StanCollender'sCapitalGainsandGames Washington, Wall Street and Everything in Between



Tyler Cowen Is So Right It Hurts

24 Aug 2008
Posted by Stan Collender

Tyler Cowen took all of the emotion out of the current economic situation in a brilliant piece in yesterday's New York Times and in so doing set up the discussion in a way that few others have done.

For me, this was the money quote:

The fundamental problem in the American economy is that, for years, people treated rising asset prices as a substitute for personal savings. The thinking went something like this: As long as your home’s value rose every year, you didn’t have to set aside so much from your paycheck. If your stocks went up, too, so much the better; don’t forget that the Dow Jones industrial average stood in the 800 range in 1982 and seemed to rise almost nonstop for many years.

I've said this same thing somewhat differently and far less eloquently: buying a home isn't the American dream; making a great deal of money from selling a home is what most people really want. The homeowner anger is not because they will be living on the street; it's because they won't earn the same profits they saw others make.

Couple with this what has become an almost undeniable entitlement mentality, that is, the very clear sentiment that a homeowner somehow is entitled to having their home appreciate by ridiculous amounts and that someone else is to blame when that doesn't happen, and it's not hard to see why the policy choices have all turned to bailouts.  No one is suggesting, for example, that the government build more rental housing or provide Katrina-like trailers for homeowners who lose their homes.  Instead, it's all about finding ways for them to stay in their home that they can't afford.

 

 

Cowen piece

Good grief, where have you been? This so-called
"money quote" from Cowen was made at least 12
years ago by Stephen Roach of Morgan Stanley
Bank.


Asset Values are Variable, Debt is not

Long before even that -- understand where this discussion comes from:

Whenever an asset class runs up -- often is some form of a bubble, a fool will invariably bring forth a chart showing that the rsatio of assets to debt is low, and therefore everything is fine.
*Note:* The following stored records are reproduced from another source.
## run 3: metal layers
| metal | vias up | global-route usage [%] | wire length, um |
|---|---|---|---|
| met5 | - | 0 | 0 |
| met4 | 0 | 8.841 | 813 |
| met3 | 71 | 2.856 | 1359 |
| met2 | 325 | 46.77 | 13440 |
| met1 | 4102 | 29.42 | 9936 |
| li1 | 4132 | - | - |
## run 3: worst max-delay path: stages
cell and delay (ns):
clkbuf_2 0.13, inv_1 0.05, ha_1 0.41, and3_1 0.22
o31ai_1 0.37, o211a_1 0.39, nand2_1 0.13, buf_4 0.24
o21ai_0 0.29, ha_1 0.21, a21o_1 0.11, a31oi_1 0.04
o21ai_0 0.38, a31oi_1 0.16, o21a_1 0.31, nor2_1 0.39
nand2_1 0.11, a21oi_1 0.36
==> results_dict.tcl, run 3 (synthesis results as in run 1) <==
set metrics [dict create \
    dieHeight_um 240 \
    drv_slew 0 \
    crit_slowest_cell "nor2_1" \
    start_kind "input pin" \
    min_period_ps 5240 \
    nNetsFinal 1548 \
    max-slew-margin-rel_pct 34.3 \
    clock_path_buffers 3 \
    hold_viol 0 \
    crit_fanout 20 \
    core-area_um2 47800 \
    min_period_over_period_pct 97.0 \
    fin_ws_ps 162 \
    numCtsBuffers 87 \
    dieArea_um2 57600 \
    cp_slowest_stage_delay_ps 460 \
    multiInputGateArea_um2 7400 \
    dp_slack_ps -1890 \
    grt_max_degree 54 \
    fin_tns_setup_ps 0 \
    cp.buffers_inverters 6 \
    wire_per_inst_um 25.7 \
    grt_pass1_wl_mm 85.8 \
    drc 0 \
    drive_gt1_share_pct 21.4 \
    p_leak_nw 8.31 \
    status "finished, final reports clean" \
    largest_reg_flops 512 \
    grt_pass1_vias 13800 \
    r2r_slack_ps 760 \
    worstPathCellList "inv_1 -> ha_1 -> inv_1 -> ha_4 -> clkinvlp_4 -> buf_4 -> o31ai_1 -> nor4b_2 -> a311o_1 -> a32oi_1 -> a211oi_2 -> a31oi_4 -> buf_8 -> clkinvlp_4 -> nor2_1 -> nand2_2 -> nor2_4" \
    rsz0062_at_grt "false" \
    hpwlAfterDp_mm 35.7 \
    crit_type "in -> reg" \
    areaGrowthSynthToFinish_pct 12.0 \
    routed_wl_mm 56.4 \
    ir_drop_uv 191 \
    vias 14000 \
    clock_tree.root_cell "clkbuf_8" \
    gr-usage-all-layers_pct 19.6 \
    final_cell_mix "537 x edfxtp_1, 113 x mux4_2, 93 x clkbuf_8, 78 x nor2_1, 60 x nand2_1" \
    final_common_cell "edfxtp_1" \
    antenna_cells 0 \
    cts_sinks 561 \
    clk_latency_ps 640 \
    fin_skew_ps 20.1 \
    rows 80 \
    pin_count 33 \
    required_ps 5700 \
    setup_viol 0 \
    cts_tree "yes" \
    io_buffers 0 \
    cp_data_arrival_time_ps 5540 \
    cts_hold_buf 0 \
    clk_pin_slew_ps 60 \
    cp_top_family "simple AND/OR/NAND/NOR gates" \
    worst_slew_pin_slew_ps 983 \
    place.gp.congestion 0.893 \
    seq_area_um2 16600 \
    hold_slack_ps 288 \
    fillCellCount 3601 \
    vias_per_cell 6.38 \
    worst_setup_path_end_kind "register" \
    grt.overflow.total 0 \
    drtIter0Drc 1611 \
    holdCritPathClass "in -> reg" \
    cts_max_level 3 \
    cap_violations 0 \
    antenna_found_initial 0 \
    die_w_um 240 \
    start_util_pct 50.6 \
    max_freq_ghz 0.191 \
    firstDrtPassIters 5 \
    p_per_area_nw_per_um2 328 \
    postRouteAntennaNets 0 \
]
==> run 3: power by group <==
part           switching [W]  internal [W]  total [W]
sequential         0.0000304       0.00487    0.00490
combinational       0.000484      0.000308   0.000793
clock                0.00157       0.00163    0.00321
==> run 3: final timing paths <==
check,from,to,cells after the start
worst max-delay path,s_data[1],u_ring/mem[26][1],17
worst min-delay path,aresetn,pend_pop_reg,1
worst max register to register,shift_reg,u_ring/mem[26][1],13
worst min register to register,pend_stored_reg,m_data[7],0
The problem every time someone trots out that chart is that after the bubble pops, or the assets' price deflates, you are still left with all that debt.

Suddenly, the Asset to Debt ratio looks much less attractive.

We saw this in 99 and 2000 with stocks, and then again in 2005-06 regarding housing.


Cowen Piece

This piece would be a lot more "on money" if it had been written in 2003-2004 when Alan Greenspan and so many conservative economists said "there was no natinoal housing bubble." Second, the housing bill, and most of the steps taken the last year is not about saving home owners, but is about saving the banks and the banks managers who earned all those delightful bonuses and fees on what turned out to be bogus profits based on an asset bubble.

Where was all this hand-wringing about the national debt when the current administration cut taxes twice, structured the tax cuts to favor the elite, and then started two wars paid for on credit? It seems to arise whenever the prospect of a Democrat in the White House becomes likely. I expect no conservative economist will oppose John McCain's tax cuts, debt or no debt, if he is elected. So much for "national savings."


What Everyone Else Said

Where was Tyler Cowen over the past several years, when PGL at AngryBear was saying exactly that in response to the idiocies of David Malpass (who is probably now Chief Economist at JPMCBear--several of their other transitions were of the "couldn't do sh*tE for an investment bank, so will probably be a superstar here" variety)?

Where was Tyler Cowen (or Greg Mankiw or Glenn Hubbard) when, in the wake of the 2001 and 2003 "savings incentive" packages, savings went to and below zero?? Was he telling the truth--that those were "incentives to save" in the same way that those grapefruit/vodka drinks are "incentives to avoid teen pregnancy and drunkenness"?? Or was he getting into minutiae about "marginal tax rates should" while the forest collapses around him?

Just because Tyler (and, by association, Stan Collender) just discovered the evidence doesn't mean it's new.


For Me, THIS is the Money Quote

"Excessive bank regulation is another danger. To be sure, the regulatory structure for financial institutions failed in the current crisis, and change is in order. But we shouldn’t reform in a way that will discourage bank lending and weaken the tie between savings and investment. Banks are already allergic to very risky mortgages — probably excessively so — and we shouldn’t overreact by punishing them for past mistakes."

You buy this sh*tE? And here I thought Cowen was an economist, or at least someone who believes that people respond to incentives.